The Bologna team:
(from left to right) Francesco Ferraro, Giacomo Beccari,
Barbara Lanzoni, Flavio Fusi Pecci
Francesco Ferraro
Francesco R. Ferraro was first intrigued by Astronomy as a child. He was born in
1961 in a small town (Corsano, near Lecce) on the beautiful sea of Puglia
but he mostly grew up in Matera, a small
city in south of Italy, in the so-called ``Magna Grecia'' area, a region full of
ancient history of the Greek colonization. Naturally his initial main interest
was Archeology. While he was collaborating with an amateur Archeologist group,
there was an amateur astronomy group working next door to the Archeologists. The
curiosity which led him to look in at next door's meetings was fatal: after many
years of freezing nights spent following luminosity variability of nearby
variable stars, he started to study Astronomy at the Bologna University where he
earned a PhD degree in Astronomy.
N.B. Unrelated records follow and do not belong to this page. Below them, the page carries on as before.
File: src/rtl/score_to_segments_pkg.sv
// Shared constants for the score display path: active-low {g..a} digit patterns,
// the conversion state enum and the default saturation ceiling.
package score_to_segments_pkg;

  localparam logic [6:0] SEG_0     = 7'b1000000;
  localparam logic [6:0] SEG_1     = 7'b1111001;
  localparam logic [6:0] SEG_2     = 7'b0100100;
  localparam logic [6:0] SEG_3     = 7'b0110000;
  localparam logic [6:0] SEG_4     = 7'b0011001;
  localparam logic [6:0] SEG_5     = 7'b0010010;
  localparam logic [6:0] SEG_6     = 7'b0000010;
  localparam logic [6:0] SEG_7     = 7'b1111000;
  localparam logic [6:0] SEG_8     = 7'b0000000;
  localparam logic [6:0] SEG_9     = 7'b0010000;
  localparam logic [6:0] SEG_BLANK = 7'b1111111;

  localparam int SAT_VALUE_DEFAULT = 9999;

  typedef enum logic [1:0] {
    IDLE,
    SHIFT,
    ENCODE
  } state_t;

  // Non-decimal nibbles cannot occur after saturation; they show as dark.
  function automatic logic [6:0] digit_to_seg(input logic [3:0] digit);
    case (digit)
      4'd0:    return SEG_0;
      4'd1:    return SEG_1;
      4'd2:    return SEG_2;
      4'd3:    return SEG_3;
      4'd4:    return SEG_4;
      4'd5:    return SEG_5;
      4'd6:    return SEG_6;
      4'd7:    return SEG_7;
      4'd8:    return SEG_8;
      4'd9:    return SEG_9;
      default: return SEG_BLANK;
    endcase
  endfunction

endpackage

File: src/rtl/score_to_segments_seg7_encode.sv
// Combinational BCD digit to active-low 7-segment pattern {g,f,e,d,c,b,a}.
module seg7_encode
  import score_to_segments_pkg::*;
(
  input  logic [3:0] digit,
  output logic [6:0] seg
);

  assign seg = digit_to_seg(digit);

endmodule
<file path="src/rtl/uart_tx_arb.sv">
// Message-granular round-robin arbiter that lets NUM_REQ byte sources share
// one UART transmitter, launching one byte per utx_en pulse.
module uart_tx_arb #(
    parameter int NUM_REQ = 4,
    parameter int IDX_W   = $clog2(NUM_REQ)
) (
    input  logic                 clk,
    input  logic                 rst,
    input  logic [NUM_REQ-1:0]   s_valid,
    input  logic [8*NUM_REQ-1:0] s_data,
    input  logic [NUM_REQ-1:0]   s_last,
    output logic [NUM_REQ-1:0]   s_ready,
    output logic                 utx_en,
    output logic [7:0]           utx_data,
    input  logic                 utx_busy,
    output logic [NUM_REQ-1:0]   grant,
    output logic [IDX_W-1:0]     grant_idx
);

    typedef enum logic [1:0] {
        IDLE,
        SEND,
        WAIT
    } state_t;

    state_t           state;
    logic             done;
    logic [IDX_W-1:0] last_owner;
    logic [IDX_W-1:0] winner;
    logic [IDX_W-1:0] cand;
    logic [7:0]       s_bytes [NUM_REQ];
    logic             in_send;
    logic             xfer;

    always_comb begin
        for (int i = 0; i < NUM_REQ; i++) begin
            s_bytes[i] = s_data[8*i +: 8];
        end
    end

    // Scan from the farthest candidate back to the nearest one after
    // last_owner; the final hit is the round-robin winner.
    always_comb begin
        // NOTE: every combinational output gets a default first so no latch is inferred.
        winner = '0;
        cand   = '0;
        for (int k = NUM_REQ; k >= 1; k--) begin
            cand = IDX_W'((int'(last_owner) + k) % NUM_REQ);
            if (s_valid[cand]) begin
                winner = cand;
            end
        end
    end

    assign in_send  = (state == SEND);
    assign xfer     = in_send && s_valid[grant_idx] && !utx_busy;
    assign utx_en   = xfer;
    assign utx_data = in_send ? s_bytes[grant_idx] : 8'h00;
    // grant is one-hot while sending, so it doubles as the ready mask.
    assign s_ready  = (in_send && !utx_busy) ? grant : '0;

    // NOTE: sequential state uses non-blocking assignments so every flop samples pre-edge values.
    always_ff @(posedge clk or posedge rst) begin
        if (rst) begin
            state      <= IDLE;
            grant      <= '0;
            grant_idx  <= '0;
            done       <= 1'b0;
            last_owner <= IDX_W'(NUM_REQ - 1);
        end else begin
            case (state)
                IDLE: begin
                    if (|s_valid) begin
                        grant     <= NUM_REQ'(1) << winner;
                        grant_idx <= winner;
                        state     <= SEND;
                    end
                end
                SEND: begin
                    if (xfer) begin
                        done  <= s_last[grant_idx];
                        state <= WAIT;
                    end
                end
                WAIT: begin
                    // One idle cycle lets the transmitter raise utx_busy.
                    if (done) begin
                        state      <= IDLE;
                        last_owner <= grant_idx;
                        grant      <= '0;
                        grant_idx  <= '0;
                        done       <= 1'b0;
                    end else begin
                        state <= SEND;
                    end
                end
                default: state <= IDLE;
            endcase
        end
    end

endmodule
</file>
After a Post-Doc in Germany (at the European
Southern Observatory) he was researcher at the Bologna Observatory
and he is now full professor at the Astronomy Department
of the Bologna University.
Ferraro's principal field of investigation is the study of stellar evolution and
stellar population in old stellar systems. His astronomical work is based on
observations made with telescope on the Earth (mainly European Telescopes in
Chile) and in space (Hubble Space Telescope). Thus at the end he has finally
succeeded in reconciling both his passions indulging in an Astro-Archeology
approach to the problem of the formation and the evolution of our Galaxy, via
the systematic study of the oldest known fossils of that remote epoch: the
Galactic Globular Clusters. Since his initial hobby became his vocation, he has
turned his interest toward figurative art and currently enjoys painting.